I seem to remember SXF started getting renovations to turn into BER quite a long time before actual building work started...but I could be wrong. I've been a regular visitor to Berlin since around 2007 and BER was alwyas something I remember seeing mentioned a lot. One day I went back and it was actually into BER and not SXF (but using stands that would be BER).
cmaj7_chord@reddit
But why was the campaign advertising with an opening in 2007 when it was originally scheduled to open in 2011?

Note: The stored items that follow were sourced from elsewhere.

This is an optimization exercise on Yosys and OpenROAD, whose aim is small area, a short achievable clock period and few clock cycles per item, not a production implementation. Power figures rest on the tool's default switching activity, not on a simulated workload.

nickel:
==> flow/design.v (excerpt) <==
module size_latency_histogram (
	input  logic        clk,
	input  logic        arst_n,
	input  logic        in_valid,
	output logic        in_stall,
	input  logic [1:0]  in_req_type,
	input  logic [39:0] in_bytes_sent,
	input  logic [31:0] in_launch_sec,
	input  logic [9:0]  in_launch_msec,
	input  logic [31:0] in_now_sec,
	input  logic [9:0]  in_now_msec,
	input  logic [1:0]  in_read_size_bin,
	input  logic [1:0]  in_read_time_bin,
	output logic        out_valid,
	input  logic        out_stall,
	output logic        out_counted,
	output logic [1:0]  out_size_bin,
	output logic [1:0]  out_time_bin,
	output logic [15:0] out_count_value,
	input  logic        cfg_we,
	input  logic [2:0]  cfg_index,
	input  logic [39:0] cfg_data
);
For scale: about 200 I/O pins.
make LEC_CHECK=0 CAP_MARGIN=20 CORE_MARGIN=2 CORE_UTILIZATION=55 CTS_BUF_LIST='sky130_fd_sc_hd__clkbuf_4 sky130_fd_sc_hd__clkbuf_8' CTS_CLUSTER_SIZE=24 SETUP_SLACK_MARGIN=5 SLEW_MARGIN=20 SYNTH_HIERARCHICAL=1 SYNTH_MINIMUM_KEEP_SIZE=0 finish   # period 8.0 ns
run.sh (not shown) runs the stock make flow with config.mk's settings and CLKGATE_MAP_FILE= SYNTH_SCRIPT=/design/flow/synth_recipe.tcl, a recipe that flattens the netlist after the stock synthesis.
Changes in raven relative to nickel:
--- a/flow/design.v
+++ b/flow/design.v
@@ -209,31 +209,50 @@
 	logic [15:0] cnt_oh;
 	for (genvar j = 0; j < 4; j++) begin : g_time
 		slh_le #(.W(32)) u_le (.a(el2_q), .b(time_lim_q[j]), .le(time_le[j]));
 	end
 	always_comb begin
 		for (int j = 0; j < 4; j++)
 			time_hit[j] = neg2_q || (!big2_q && (!time_set_q[j] || time_le[j]));
-		t_found = |time_hit;
-		t_sel   = time_hit[0] ? 2'd0 : time_hit[1] ? 2'd1 : time_hit[2] ? 2'd2 : 2'd3;
-		t_oh    = time_hit & ~{time_hit[2:0], 1'b0} & ~{time_hit[1:0], 2'b0} & ~{time_hit[0], 3'b0};
+	end
+	logic        v3_q;
+	logic [1:0]  typ3_q;
+	logic [3:0]  rb3_q;
+	logic        sf3_q;
+	logic [1:0]  ss3_q;
+	logic [3:0]  th3_q;
+	always_ff @(posedge clk or negedge arst_n) begin
+		if (!arst_n) v3_q <= 1'b0;
+		else         v3_q <= v2_q;
+	end
+	always_ff @(posedge clk) begin
+		typ3_q <= typ2_q;
+		rb3_q  <= rb2_q;
+		sf3_q  <= sf2_q;
+		ss3_q  <= ss2_q;
+		th3_q  <= time_hit;
+	end
+	always_comb begin
+		t_found = |th3_q;
+		t_sel   = th3_q[0] ? 2'd0 : th3_q[1] ? 2'd1 : th3_q[2] ? 2'd2 : 2'd3;
+		t_oh    = th3_q & ~{th3_q[2:0], 1'b0} & ~{th3_q[1:0], 2'b0} & ~{th3_q[0], 3'b0};
 		for (int i = 0; i < 16; i++) begin
-			rd_oh[i]  = (rb2_q == 4'(i));
-			cnt_oh[i] = (ss2_q == 2'(i / 4)) && t_oh[i % 4];
+			rd_oh[i]  = (rb3_q == 4'(i));
+			cnt_oh[i] = (ss3_q == 2'(i / 4)) && t_oh[i % 4];
 		end
-		ent_oh = (typ2_q == slh_pkg::REQ_READ) ? rd_oh : cnt_oh;
-		case (typ2_q)
-			slh_pkg::REQ_RECORD: ent = (sf2_q && t_found) ? {slh_pkg::OP_COUNT, ss2_q, t_sel} :
+		ent_oh = (typ3_q == slh_pkg::REQ_READ) ? rd_oh : cnt_oh;
+		case (typ3_q)
+			slh_pkg::REQ_RECORD: ent = (sf3_q && t_found) ? {slh_pkg::OP_COUNT, ss3_q, t_sel} :
 				{slh_pkg::OP_EMPTY, 4'd0};
 			slh_pkg::REQ_CLEAR:  ent = {slh_pkg::OP_CLEAR, 4'd0};
-			slh_pkg::REQ_READ:   ent = {slh_pkg::OP_READ, rb2_q};
+			slh_pkg::REQ_READ:   ent = {slh_pkg::OP_READ, rb3_q};
 			default:             ent = {slh_pkg::OP_EMPTY, 4'd0};
 		endcase
 	end
-	assign ent_valid = v2_q;
+	assign ent_valid = v3_q;
 endmodule
 module slh_el (
 	input  logic [34:0] w,
 	input  logic        dmp,
 	output logic [34:0] el
 );
 	logic [34:0] wh;
@@ -257,18 +276,18 @@
 	input  logic [5:0] ent,
 	input  logic [15:0] ent_oh,
 	input  logic       pop,
 	output logic       head_valid,
 	output logic [5:0] head,
 	output logic [15:0] head_oh     
 );
-	localparam int CAP = 5;    
-	logic [5:0] mem_q [4];
-	logic [1:0] wr_q;
-	logic [1:0] rd_q;
+	localparam int CAP = 6;    
+	logic [5:0] mem_q [5];
+	logic [2:0] wr_q;
+	logic [2:0] rd_q;
 	logic [2:0] cnt_q;
 	logic       hv_q;
 	logic [5:0] head_q;
 	logic [15:0] head_oh_q;
 	logic [15:0] mem_oh;
 	logic [2:0] busy_q;        
 	logic       stall_q;
@@ -303,16 +322,16 @@
 			wr_q    <= '0;
 			rd_q    <= '0;
 			cnt_q   <= '0;
 			hv_q    <= 1'b0;
 			busy_q  <= '0;
 			stall_q <= 1'b0;
 		end else begin
-			if (qpush) wr_q <= wr_q + 2'd1;
-			if (qpop)  rd_q <= rd_q + 2'd1;
+			if (qpush) wr_q <= (wr_q == 3'd4) ? 3'd0 : wr_q + 3'd1;
+			if (qpop)  rd_q <= (rd_q == 3'd4) ? 3'd0 : rd_q + 3'd1;
 			cnt_q <= cnt_q + 3'(qpush) - 3'(qpop);
 			if (load) hv_q <= !qempty || ent_valid;
 			busy_q  <= busy_q + 3'(take) - 3'(pop);
 			stall_q <= (busy_q + 3'(take) - 3'(pop)) >= 3'(CAP);
 		end
 	end
 endmodule
Findings:
Of the two values seen for end point of the critical path, u_queue.head_q[0] was produced by nickel and u_front.big2_q by raven. nickel → raven: wire length of the first global-routing pass level; area share of and/or/nand/nor cells after synthesis did not really move; pin count of the biggest net entering global routing +7.3%; share of power burned in combinational logic -1.8 points. raven reports a higher maximum resistive drop on vdd than nickel does. In raven, weighted congestion reported at the end of routability-driven placement is higher than in nickel. [raven vs nickel] total half-perimeter wirelength after legalization and detailed placement: higher in raven. nickel has lower part of the total power dissipated in the clock network than raven. raven: worst setup slack higher than nickel. Against nickel, raven comes in 4.6% lower on routed wire length. raven and nickel ended up with roughly the same effective utilization at floorplan.
No run of this note included a check of the RTL's function; only the layout flow was run.

[re-timing with driven ports]
The flow's constraints put no driver on any port. The routed layouts listed below were extracted and timed again, unchanged, in two steps. Step 1: set_driving_cell puts a clkbuf_16 on clk and a buf_2 on each other input, an assumption about the parent block. Step 2 times the ports against the registers' clock, not the clock port: input delays grow and output delays shrink by t, the midpoint of the rising clock arrivals with the driver on. Slacks: ideal ports / drivers / drivers and shift; pairs: ideal ports / drivers.
run	t (ns)	slack for setup (ns)	worst setup path at the end	worst slew at a driven data input, ns
nickel	0.833	4.664 / 4.664 / 4.180	input to register	0.12
raven	0.815	4.778 / 4.778 / 4.231	input to register	0.06
After both steps every run listed still meets setup and hold. The setup slack of raven, which loses most, moves by 0.000 ns with the drivers and by -0.547 ns with both steps.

Individual_Author956@reddit (OP)
It’s a very early target date from the 90s
skyye99@reddit
The elevators needed to be recertified before the airport opened because it was under construction for so long
flying_ina_metaltube@reddit
One of the craziest things I read regarding the delay was that a majority of the screens (to show flight info, etc) had to be replaced before the airport actually opened in 2020 because they had come close to their replacement date since they were installed with the 2011 opening date in mind. Infrastructure was being replaced due to wear even before the thing opened.

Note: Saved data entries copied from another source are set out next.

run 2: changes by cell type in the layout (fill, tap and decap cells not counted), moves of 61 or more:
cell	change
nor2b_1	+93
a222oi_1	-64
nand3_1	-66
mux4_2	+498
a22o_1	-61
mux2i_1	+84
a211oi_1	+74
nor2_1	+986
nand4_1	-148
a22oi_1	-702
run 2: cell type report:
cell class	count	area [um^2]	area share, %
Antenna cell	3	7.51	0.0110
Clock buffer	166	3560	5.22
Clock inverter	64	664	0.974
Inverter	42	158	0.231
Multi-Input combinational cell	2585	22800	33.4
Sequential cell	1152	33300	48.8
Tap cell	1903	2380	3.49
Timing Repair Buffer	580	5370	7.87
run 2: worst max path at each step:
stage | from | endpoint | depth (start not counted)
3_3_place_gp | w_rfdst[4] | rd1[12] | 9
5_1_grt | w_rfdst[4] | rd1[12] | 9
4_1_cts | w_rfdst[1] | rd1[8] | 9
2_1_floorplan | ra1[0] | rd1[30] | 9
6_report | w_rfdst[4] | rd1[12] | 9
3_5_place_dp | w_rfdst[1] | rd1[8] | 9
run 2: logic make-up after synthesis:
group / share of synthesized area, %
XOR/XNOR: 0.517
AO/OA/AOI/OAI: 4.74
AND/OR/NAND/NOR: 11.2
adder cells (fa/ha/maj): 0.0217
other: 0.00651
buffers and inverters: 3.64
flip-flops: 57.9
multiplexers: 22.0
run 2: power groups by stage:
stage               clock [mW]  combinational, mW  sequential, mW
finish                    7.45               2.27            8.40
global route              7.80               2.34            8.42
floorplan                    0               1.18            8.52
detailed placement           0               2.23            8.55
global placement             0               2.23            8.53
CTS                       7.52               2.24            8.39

Complex_Biscotti8205@reddit
Tegel my beloved
Maybs3923@reddit
Worst airport I’ve ever flown out of easily. Was there in 2022.
PaJoMe@reddit
My favorite story of how far lying on a resume can get you... And now, while it's finally complete, it sure isn't as major of a hub as I always assumed as a child watching it being built.
hndrk_schbrt@reddit
It was supposed to become a hub for Airberlin.... yeah, so much for that
FrozenDickuri@reddit
No body even checked!?!?
wj9eh@reddit
Interesting that they changed because BBI was already in use. London Luton Airport (LUT) currently has LLA written all over the place, which is Luleå in Sweden.
DutchBlob@reddit
LUT is also very popular with photographers
WIZZZARDOFFREESTYLE@reddit
SHOULD OF WENT WITH BBL
THAT ATTRACTS MORE CUSTOMERS
wiggum55555@reddit
I loved the part where the long escalators ended near the top, and then they built 5 steps to get to the real top, because apparently they misread the plans or measurements when building the escalators... or something like like that. There is an amazing 5-6 part German podcast series called "How to F**K Up An Airport" that explain this in precise German detail.
adcellent305@reddit
For those wondering, this bus is part of a heritage fleet of buses preserved in Berlin which still run regularly on one of the routes (this one is from 1995 and was withdrawn in 2010) This particular ad was applied in 2020, shortly before Brandenburg itself finally opened - but many of these buses did carry this ad back in the mid 2000s
Individual_Author956@reddit (OP)
Ah cool, I was wondering how this bus ended up still having such an old ad.
Mogus00@reddit
They also preserved the ad that aged like milk too?
KAugsburger@reddit
That's so old I am surprised that that bus is still running.
tracernz@reddit
A bit like Stuttgart 21 for trains - still ongoing.
OptimallyOOO@reddit
When someone mentiones German organisation... run.
Havhestur@reddit
So it opened closer to half-eight then?